Smpd3 regulates odontoblast differentiation through the Shh-Gli1 pathway.

Teeth, like other ectodermal organs such as hair, skin, and sweat glands, are complex structures. Specifically, teeth are composed of four principal tissues: enamel, dentin, cementum, and pulp. Among these, dentin is a critical component, synthesized by odontoblasts-specialized cells derived from ectomesenchymal precursors originating in the neural crest. Odontoblasts are uniquely responsible for dentinogenesis, a process essential for tooth development and function. However, the molecular mechanisms regulating odontoblast differentiation remain poorly understood. In this study, we first analyzed a public single-cell RNA sequencing data set of postnatal (PN1) mouse molars and found Smpd3 as a potential gene of odontoblast differentiation. Then, we investigated the functional role of Smpd3 in odontoblast differentiation using a combination of histological, molecular, and bioinformatics approaches. Knockdown of Smpd3 expression via small interfering RNA (siRNA) significantly impaired odontoblast differentiation of mouse dental papilla cells (mDPCs), as evidenced by reductions in odontoblast-specific markers and mineralization. In contrast, overexpression of Smpd3 enhanced odontogenic differentiation and increased mineralized nodule formation of mDPCs.
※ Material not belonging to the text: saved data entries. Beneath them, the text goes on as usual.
==> v10 <==
## fpm
module fpm(
    input [32:1] a,
    input [32:1] b,
    input clk,
    input rst,
    input in_valid,
    output  [32:1] c,
    output out_valid
    );
export LEC_CHECK = 0
export ABC_AREA = 0
export CAP_MARGIN = 5
export CELL_PAD_IN_SITES_DETAIL_PLACEMENT = 1
export CORE_ASPECT_RATIO = 1.92
export CORE_MARGIN = 8
export CORE_UTILIZATION = 35
export CTS_CLUSTER_SIZE = 93
export GPL_ROUTABILITY_DRIVEN = 1
export GPL_TIMING_DRIVEN = 1
export HOLD_SLACK_MARGIN = 0.08
export SLEW_MARGIN = 0
export TNS_END_PERCENT = 55
create_clock -name core_clock -period 6.36 [get_ports {clk}]
run.sh (not shown) runs the stock make flow with config.mk's settings and CLKGATE_MAP_FILE=.
==> inputs of v21, as changes to v10 <==
==> flow/config.mk (replaced) <==
export PLATFORM = sky130hd
export DESIGN_NAME = fpm
export DESIGN_NICKNAME = fpm
export VERILOG_FILES = /design/flow/design.v
export SDC_FILE = /design/flow/constraint.sdc
export NUM_CORES = 4
export LEC_CHECK = 0
export CAP_MARGIN = 20
export CORE_MARGIN = 2
export CORE_UTILIZATION = 70
export CTS_CLUSTER_DIAMETER = 348
export CTS_CLUSTER_SIZE = 31
export SLEW_MARGIN = 20
==> flow/constraint.sdc (replaced) <==
create_clock -name core_clock -period 3.28 [get_ports {clk}]
set_input_delay 0.6560 -clock core_clock [delete_from_list [all_inputs] [get_ports {clk}]]
set_output_delay 0.6560 -clock core_clock [all_outputs]
set_load 0.01 [all_outputs]
==> inputs of v24, as changes to v10 <==
==> flow/config.mk (replaced) <==
export PLATFORM = sky130hd
export DESIGN_NAME = fpm
export DESIGN_NICKNAME = fpm
export VERILOG_FILES = /design/flow/design.v
export SDC_FILE = /design/flow/constraint.sdc
export NUM_CORES = 4
export LEC_CHECK = 0
export CAP_MARGIN = 20
export CORE_ASPECT_RATIO = 0.72
export CORE_MARGIN = 2
export CORE_UTILIZATION = 27
export CTS_CLUSTER_DIAMETER = 106
export GPL_ROUTABILITY_DRIVEN = 0
export PLACE_DENSITY = 0.77
export SETUP_SLACK_MARGIN = 0.52
export SLEW_MARGIN = 20
==> flow/constraint.sdc (replaced) <==
create_clock -name core_clock -period 6.43 [get_ports {clk}]
set_input_delay 1.2860 -clock core_clock [delete_from_list [all_inputs] [get_ports {clk}]]
set_output_delay 1.2860 -clock core_clock [all_outputs]
set_load 0.01 [all_outputs]
==> inputs of v15, as changes to v10 <==
==> flow/config.mk (replaced) <==
export PLATFORM = sky130hd
export DESIGN_NAME = fpm
export DESIGN_NICKNAME = fpm
export VERILOG_FILES = /design/flow/design.v
export SDC_FILE = /design/flow/constraint.sdc
export NUM_CORES = 4
export LEC_CHECK = 0
export CAP_MARGIN = 0
export CORE_MARGIN = 2
export CORE_UTILIZATION = 72
export CTS_CLUSTER_DIAMETER = 391
export CTS_CLUSTER_SIZE = 14
export SETUP_SLACK_MARGIN = -0.3
export SLEW_MARGIN = 20
==> flow/constraint.sdc (replaced) <==
create_clock -name core_clock -period 2.89 [get_ports {clk}]
set_input_delay 0.5780 -clock core_clock [delete_from_list [all_inputs] [get_ports {clk}]]
set_output_delay 0.5780 -clock core_clock [all_outputs]
set_load 0.01 [all_outputs]
==> reports/metrics.cfg <==
[outcome]
status = finished with violations
failed_layout_checks = negative setup slack

[route]
wl_met1_mm = 128.6

[power_and_ir_drop]
p_comb_share_pct = 2.2
leakage_nw = 71.13

[timing]
grt_setup_unrepaired = true
setup_viol = 31
fin_ws_ns = -0.5345

[clock_tree]
cts_inserted_buffers = 177
clockBufferDepth = 3

[final_layout]
final_cells = 15909
logic_gates = 7488
comb_area_share_pct = 32.45

[worst_setup_path]
crit_arrival_ns = 3.16
endpoint = c[6]

[end of results for v21]
==> reports/metrics.cfg <==
[clock_tree]
clockBufferDepth = 4

[timing]
fin_ws_ns = -0.7090
fin_crit_ns = 3.599
setup_viol = 31
grt_setup_unrepaired = true

[route]
wl_met1_mm = 127.8

[final_layout]
comb_area_share_pct = 31.19
final_cells = 16138
logic_gates = 7487

[min_path]
whs_path_depth = 2

[outcome]
failed_layout_checks = negative setup slack
status = finished with violations

[worst_setup_path]
endpoint = c[13]
crit_chain = nor4_1 > buf_4 > nand4_1 > buf_6 > or4_4 > buf_4 > buf_4 > o211ai_1 > o32ai_1 > buf_2
crit_arrival_ns = 3.02

[end of results for v15]
==> reports/metrics.cfg <==
[outcome]
status = finished clean

[final_layout]
comb_area_share_pct = 30.02
final_cells = 19245

[power_and_ir_drop]
leakage_nw = 75.58
p_comb_share_pct = 1.6

[timing]
fin_ws_ns = 1.268
grt_setup_unrepaired = false

[clock_tree]
cts_inserted_buffers = 424
clockBufferDepth = 4

[worst_setup_path]
crit_arrival_ns = 3.82
crit_start = m1.a_16.ppc_0.c7.comb1[46]$_SDFF_PN0_

[min_path]
min_from = m1.m2.comb1[2]$_SDFF_PN0_

[route]
wl_met1_mm = 121.9

[end of results for v10]
==> reports/metrics.cfg <==
[final_layout]
final_cells = 21096
logic_gates = 7487

[worst_setup_path]
crit_arrival_ns = 4.28

[clock_tree]
cts_inserted_buffers = 434
clockBufferDepth = 4

[outcome]
status = finished clean

[power_and_ir_drop]
leakage_nw = 75.82

[timing]
fin_ws_ns = 0.8629

[end of results for v24]

========
==> trial 10 <==
Starting RTL as in the previous note.
Settings: LEC_CHECK=0, CAP_MARGIN=5, CORE_MARGIN=2, CORE_UTILIZATION=66, CTS_CLUSTER_DIAMETER=374, CTS_CLUSTER_SIZE=31, SETUP_SLACK_MARGIN=0.87, SLEW_MARGIN=20, TNS_END_PERCENT=5; clock period 3.02 ns.
==> build 43 (differences from trial 10) <==
==> flow/config.mk (replaced) <==
export PLATFORM = sky130hd
export DESIGN_NAME = fpm
export DESIGN_NICKNAME = fpm
export VERILOG_FILES = /design/flow/design.v
export SDC_FILE = /design/flow/constraint.sdc
export NUM_CORES = 4
export LEC_CHECK = 0
export ABC_AREA = 1
export CAP_MARGIN = 5
export CORE_MARGIN = 8
export CORE_UTILIZATION = 35
export HOLD_SLACK_MARGIN = -0.02
export SLEW_MARGIN = 20
export TNS_END_PERCENT = 55
==> flow/constraint.sdc (replaced) <==
create_clock -name core_clock -period 5.0 [get_ports {clk}]
set_input_delay 1.0000 -clock core_clock [delete_from_list [all_inputs] [get_ports {clk}]]
set_output_delay 1.0000 -clock core_clock [all_outputs]
set_load 0.01 [all_outputs]
==> trial 7 (differences from trial 10) <==
==> flow/config.mk (replaced) <==
export PLATFORM = sky130hd
export DESIGN_NAME = fpm
export DESIGN_NICKNAME = fpm
export VERILOG_FILES = /design/flow/design.v
export SDC_FILE = /design/flow/constraint.sdc
export NUM_CORES = 4
export LEC_CHECK = 0
export ABC_AREA = 1
export CAP_MARGIN = 0
export CORE_MARGIN = 2
export CORE_UTILIZATION = 72
export CTS_CLUSTER_DIAMETER = 400
export CTS_CLUSTER_SIZE = 11
export PLACE_DENSITY_LB_ADDON = 0.01
export SLEW_MARGIN = 35
==> flow/constraint.sdc (replaced) <==
create_clock -name core_clock -period 2.22 [get_ports {clk}]
set_input_delay 0.4440 -clock core_clock [delete_from_list [all_inputs] [get_ports {clk}]]
set_output_delay 0.4440 -clock core_clock [all_outputs]
set_load 0.01 [all_outputs]
==> results.txt <==
Synthesis and PnR results.

- The combined buffer and inverter count along the critical path reads 2.
- The power report attributes to the clock group a share of 0.463.
- For the clock group, total power comes out at 0.0358 W.
- The slew of the pin with the lowest slew margin is 1.14 ns.
- The global routing report lists met1 layer usage as 0.181.
- The flow ran to the end and the layout has no timing, DRC or antenna violations.
- The initial antenna violation count came to 6.
That was build 43.
==> results.txt <==
Synthesis and PnR results.

- The final critical-path setup slack is -0.723 ns.
- The slew of the pin with the lowest slew margin is 1.19 ns.
- The run finished, with violations left.
- Power attributed to the clock group is 0.0290 W.
- The final setup violation count reads 31.
- The initial antenna violation count is 29.
- The run did not pass the layout checks because of negative setup slack.
- The clock share of power is 0.296.
That was trial 10.
==> results.txt <==
Synthesis and PnR results.

- The run finished, with violations left.
- The reasons given for failing layout checks are negative setup slack.
- The final setup violation count reads 31.
- The final critical-path setup slack reads -1.32 ns.
- The worst-case register-to-register setup slack reads 0.10 ns.
- Clock network power for this build is 0.0750 W.
- The number of hold violations in the final report is 0.
- Setup repair after global routing could not meet its margin everywhere.
- The synthesized instance count is 17300.
- The sequential cell fraction of total power is 0.534.
- The global-route met1 utilization is 0.370.
- The area of the chip reads 225000 µm².
That was trial 7.
Power is estimated from default activity; no workload was simulated.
To elucidate the underlying molecular mechanisms, bulk RNA sequencing was conducted, revealing that Smpd3 is intricately linked to the Sonic Hedgehog (Shh) signaling pathway. In vitro studies and tooth germ culture were applied to validate the mechanism of Smpd3 on odontoblast differentiation through the Shh-Gli1 pathway. Mechanistically, we show that Smpd3 upregulates dentinogenic markers (Dspp, Dmp1) in a Shh-dependent manner. Smpd3 overexpression increased Shh pathway activity and promoted dentin formation ex vivo. This study highlights the critical role of Smpd3 in tooth development and provides novel insights into the molecular regulation of dentinogenesis, offering potential therapeutic targets for methods that promote dentin regeneration when natural repairs are compromised.